**Dataset entries**.
**********

This is an optimization exercise on Yosys and OpenROAD, whose aim is small area, not a production implementation. In this exercise RTL edits were held to simulation tests only and were not proved equivalent to the original. Power and IR drop assume default switching activity.

==> module dual_port_ram, before the edit <==
module dual_port_ram #(
  parameter DATA_WIDTH = 8,
  parameter ADDR_WIDTH = 6
)(
  input logic clk,
  input logic rst,
  input logic [DATA_WIDTH-1 : 0] data1,
  input logic [ADDR_WIDTH-1 : 0] addr1,
  input logic enable1,
  input logic [DATA_WIDTH-1 : 0] data2,
  input logic [ADDR_WIDTH-1 : 0] addr2,
  input logic enable2,
  output logic [DATA_WIDTH-1 : 0] q1,
  output logic [DATA_WIDTH-1 : 0] q2
);
  localparam DEPTH = 64;
  localparam N3 = 21;           
  logic [DATA_WIDTH-1 : 0] ram [0 : DEPTH-1];
  logic [DATA_WIDTH-1 : 0] ram_n [0 : DEPTH-1];
  logic we1, we2;
  assign we2 = enable2 & ~rst;
  assign we1 = enable1 & ~rst & ~(enable2 & (addr1 == addr2));
  logic [7:0] lo1_n, lo2_n, hi1_n, hi2_n, whi1_n, whi2_n;
  dpram_pre3n u_lo1  (.a(addr1[2:0]), .n(lo1_n));
  dpram_pre3n u_lo2  (.a(addr2[2:0]), .n(lo2_n));
  dpram_pre3n u_hi1  (.a(addr1[5:3]), .n(hi1_n));
  dpram_pre3n u_hi2  (.a(addr2[5:3]), .n(hi2_n));
  dpram_pre3  u_whi1 (.a(addr1[5:3]), .en(we1), .n(whi1_n));
  dpram_pre3  u_whi2 (.a(addr2[5:3]), .en(we2), .n(whi2_n));
  logic [DEPTH-1:0] r1, r2, s1, s2, h;
  for (genvar w = 0; w < DEPTH; w++) begin : g_line
    dpram_nor2 u_r1 (.a(hi1_n[w/8]),  .b(lo1_n[w%8]), .y(r1[w]));
    dpram_nor2 u_r2 (.a(hi2_n[w/8]),  .b(lo2_n[w%8]), .y(r2[w]));
    dpram_nor2 u_s1 (.a(whi1_n[w/8]), .b(lo1_n[w%8]), .y(s1[w]));
    dpram_nor2 u_s2 (.a(whi2_n[w/8]), .b(lo2_n[w%8]), .y(s2[w]));
    dpram_nor2 u_h  (.a(s1[w]),       .b(s2[w]),      .y(h[w]));
  end
  logic ph;
  always_ff @(posedge clk) begin
    if (ph) ph <= 1'b0;
    else    ph <= 1'b1;
  end
  logic [DATA_WIDTH-1:0] a1, a2;
  assign a1 = data1 ^ {DATA_WIDTH{ph}};
  assign a2 = data2 ^ {DATA_WIDTH{ph}};
  for (genvar w = 0; w < DEPTH; w++) begin : g_word
    for (genvar b = 0; b < DATA_WIDTH; b++) begin : g_bit
      dpram_wbit u_wbit (
        .s1(s1[w]), .a1(a1[b]),
        .s2(s2[w]), .a2(a2[b]),
        .h(h[w]),   .q(ram[w][b]),
        .n(ram_n[w][b])
      );
    end
  end
  always_ff @(posedge clk) begin
    for (int w = 0; w < DEPTH; w++)
      ram[w] <= ram_n[w];
  end
  logic [DATA_WIDTH-1:0] g1 [0 : N3];
  logic [DATA_WIDTH-1:0] g2 [0 : N3];
  for (genvar b = 0; b < DATA_WIDTH; b++) begin : g_rbit
    for (genvar g = 0; g < N3; g++) begin : g_grp
      dpram_rsel3 u_r1 (
        .a(r1[3*g]),   .qa(ram[3*g][b]),
        .b(r1[3*g+1]), .qb(ram[3*g+1][b]),
        .c(r1[3*g+2]), .qc(ram[3*g+2][b]),
        .n(g1[g][b])
      );
      dpram_rsel3 u_r2 (
        .a(r2[3*g]),   .qa(ram[3*g][b]),
        .b(r2[3*g+1]), .qb(ram[3*g+1][b]),
        .c(r2[3*g+2]), .qc(ram[3*g+2][b]),
        .n(g2[g][b])
      );
    end
    dpram_rsel1 u_r1 (.a(r1[DEPTH-1]), .qa(ram[DEPTH-1][b]), .n(g1[N3][b]));
    dpram_rsel1 u_r2 (.a(r2[DEPTH-1]), .qa(ram[DEPTH-1][b]), .n(g2[N3][b]));
  end
  logic [DATA_WIDTH-1:0] rd1, rd2;
  always_comb begin
    rd1 = '1;
    rd2 = '1;
    for (int g = 0; g < N3+1; g++) begin
      rd1 = rd1 & g1[g];
      rd2 = rd2 & g2[g];
    end
    rd1 = ~rd1 ^ {DATA_WIDTH{ph}};
    rd2 = ~rd2 ^ {DATA_WIDTH{ph}};
  end
  always_ff @(posedge clk) begin
    if (rst) begin
      q1 <= '0;
      q2 <= '0;
    end else begin
      if (!enable1) q1 <= rd1;
      if (!enable2) q2 <= rd2;
    end
  end
endmodule
clock: 10.0 ns
lec_check: 0
cap_margin: 20
core_margin: 2
core_utilization: 45
cts_buf_list: sky130_fd_sc_hd__clkbuf_8
cts_cluster_diameter: 60
cts_cluster_size: 16
place_density: 0.62
slew_margin: 20
synth_hierarchical: 1
synth_minimum_keep_size: 0
standard.sh (not shown) runs the stock make flow with config.mk's settings and CLKGATE_MAP_FILE= SYNTH_SCRIPT=/design/flow/synth_recipe.tcl, a recipe that flattens the netlist after the stock synthesis.
==> flow/flow/run.sh <==
#!/bin/bash
# The standard layout, with two changes: the port buffers are the smallest
# buffer cell, and clock tree synthesis inserts no dummy loads.
set -euo pipefail
bash standard.sh \
  "BUFFER_PORTS_ARGS=-buffer_cell sky130_fd_sc_hd__buf_1" \
  "CTS_ARGS=-sink_clustering_enable -repair_clock_nets -sink_clustering_size 16 -sink_clustering_max_diameter 60 -buf_list sky130_fd_sc_hd__clkbuf_8 -dont_use_dummy_load" \
  finish > standard.log 2>&1
The starting point produced a clean layout.
Then changed:
--- a/flow/design.v
+++ b/flow/design.v
@@ -19,6 +19,13 @@
   output logic n
 );
   assign n = ~(a & qa);
+endmodule
+module dpram_hold (
+  input  logic hi1_n, lo1_n,
+  input  logic hi2_n, lo2_n,
+  output logic h
+);
+  assign h = (hi1_n | lo1_n) & (hi2_n | lo2_n);
 endmodule
 module dpram_pre3 (
   input  logic [2:0] a,
@@ -65,20 +72,20 @@
   logic we1, we2;
   assign we2 = enable2 & ~rst;
   assign we1 = enable1 & ~rst & ~(enable2 & (addr1 == addr2));
-  logic [7:0] lo1_n, lo2_n, hi1_n, hi2_n, whi1_n, whi2_n;
-  dpram_pre3n u_lo1  (.a(addr1[2:0]), .n(lo1_n));
-  dpram_pre3n u_lo2  (.a(addr2[2:0]), .n(lo2_n));
-  dpram_pre3n u_hi1  (.a(addr1[5:3]), .n(hi1_n));
-  dpram_pre3n u_hi2  (.a(addr2[5:3]), .n(hi2_n));
-  dpram_pre3  u_whi1 (.a(addr1[5:3]), .en(we1), .n(whi1_n));
-  dpram_pre3  u_whi2 (.a(addr2[5:3]), .en(we2), .n(whi2_n));
-  logic [DEPTH-1:0] r1, r2, s1, s2, h;
+  logic [7:0] lo1_n, lo2_n, hi1_n, hi2_n;
+  dpram_pre3n u_lo1 (.a(addr1[2:0]), .n(lo1_n));
+  dpram_pre3n u_lo2 (.a(addr2[2:0]), .n(lo2_n));
+  dpram_pre3n u_hi1 (.a(addr1[5:3]), .n(hi1_n));
+  dpram_pre3n u_hi2 (.a(addr2[5:3]), .n(hi2_n));
+  logic [7:0] whi1_n, whi2_n;
+  dpram_pre3 u_whi1 (.a(addr1[5:3]), .en(we1), .n(whi1_n));
+  dpram_pre3 u_whi2 (.a(addr2[5:3]), .en(we2), .n(whi2_n));
+  logic [DEPTH-1:0] r1, r2, h;
   for (genvar w = 0; w < DEPTH; w++) begin : g_line
-    dpram_nor2 u_r1 (.a(hi1_n[w/8]),  .b(lo1_n[w%8]), .y(r1[w]));
-    dpram_nor2 u_r2 (.a(hi2_n[w/8]),  .b(lo2_n[w%8]), .y(r2[w]));
-    dpram_nor2 u_s1 (.a(whi1_n[w/8]), .b(lo1_n[w%8]), .y(s1[w]));
-    dpram_nor2 u_s2 (.a(whi2_n[w/8]), .b(lo2_n[w%8]), .y(s2[w]));
-    dpram_nor2 u_h  (.a(s1[w]),       .b(s2[w]),      .y(h[w]));
+    dpram_nor2 u_r1 (.a(hi1_n[w/8]), .b(lo1_n[w%8]), .y(r1[w]));
+    dpram_nor2 u_r2 (.a(hi2_n[w/8]), .b(lo2_n[w%8]), .y(r2[w]));
+    dpram_hold u_h  (.hi1_n(whi1_n[w/8]), .lo1_n(lo1_n[w%8]),
+                     .hi2_n(whi2_n[w/8]), .lo2_n(lo2_n[w%8]), .h(h[w]));
   end
   logic ph;
   always_ff @(posedge clk) begin
@@ -86,13 +93,13 @@
     else    ph <= 1'b1;
   end
   logic [DATA_WIDTH-1:0] a1, a2;
-  assign a1 = data1 ^ {DATA_WIDTH{ph}};
-  assign a2 = data2 ^ {DATA_WIDTH{ph}};
+  assign a1 = (data1 ^ {DATA_WIDTH{ph}}) & {DATA_WIDTH{we1}};
+  assign a2 = (data2 ^ {DATA_WIDTH{ph}}) & {DATA_WIDTH{we2}};
   for (genvar w = 0; w < DEPTH; w++) begin : g_word
     for (genvar b = 0; b < DATA_WIDTH; b++) begin : g_bit
       dpram_wbit u_wbit (
-        .s1(s1[w]), .a1(a1[b]),
-        .s2(s2[w]), .a2(a2[b]),
+        .s1(r1[w]), .a1(a1[b]),
+        .s2(r2[w]), .a2(a2[b]),
         .h(h[w]),   .q(ram[w][b]),
         .n(ram_n[w][b])
       );
Result: Die area stays flat; power came out lower by 3.0%; critical path depth came out lower by 1; global-route usage came out lower by 4.6 points; wire length came out lower by 11%; worst hold slack stays flat; cell count came out lower by 1.5%; combinational power came out lower by 5.7%.

========
## JK
dual_port_ram, a different RTL version from the one above (not shown whole).
Size: ~1,900 cells after synthesis, ~530 flip-flops, about 48 I/O pins, about 22,000 um^2 of cells after synthesis.
==> module dpram_wbit, before the edit <==
module dpram_wbit (
  input  logic s1, a1,
  input  logic s2, a2,
  input  logic h,  q,
  output logic n
);
  assign n = ~((s1 & a1) | (s2 & a2) | (h & q));
endmodule
==> module dpram_xor2, before the edit <==
module dpram_xor2 (
  input  logic a, b,
  output logic y
);
  assign y = a ^ b;
endmodule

**********

**Problem description**. Return a word-for-word copy of the lines above from the one holding "(.a(r2[DEPTH-1]), .qa(ram[DEPTH-1][b]), .n(g2[N3][b]));" through the one holding "synth_hierarchical: 1", with both of them included and nothing besides.

**Response box**.
    dpram_rsel1 u_r2 (.a(r2[DEPTH-1]), .qa(ram[DEPTH-1][b]), .n(g2[N3][b]));
  end
  logic [DATA_WIDTH-1:0] rd1, rd2;
  always_comb begin
    rd1 = '1;
    rd2 = '1;
    for (int g = 0; g < N3+1; g++) begin
      rd1 = rd1 & g1[g];
      rd2 = rd2 & g2[g];
    end
    rd1 = ~rd1 ^ {DATA_WIDTH{ph}};
    rd2 = ~rd2 ^ {DATA_WIDTH{ph}};
  end
  always_ff @(posedge clk) begin
    if (rst) begin
      q1 <= '0;
      q2 <= '0;
    end else begin
      if (!enable1) q1 <= rd1;
      if (!enable2) q2 <= rd2;
    end
  end
endmodule
clock: 10.0 ns
lec_check: 0
cap_margin: 20
core_margin: 2
core_utilization: 45
cts_buf_list: sky130_fd_sc_hd__clkbuf_8
cts_cluster_diameter: 60
cts_cluster_size: 16
place_density: 0.62
slew_margin: 20
synth_hierarchical: 1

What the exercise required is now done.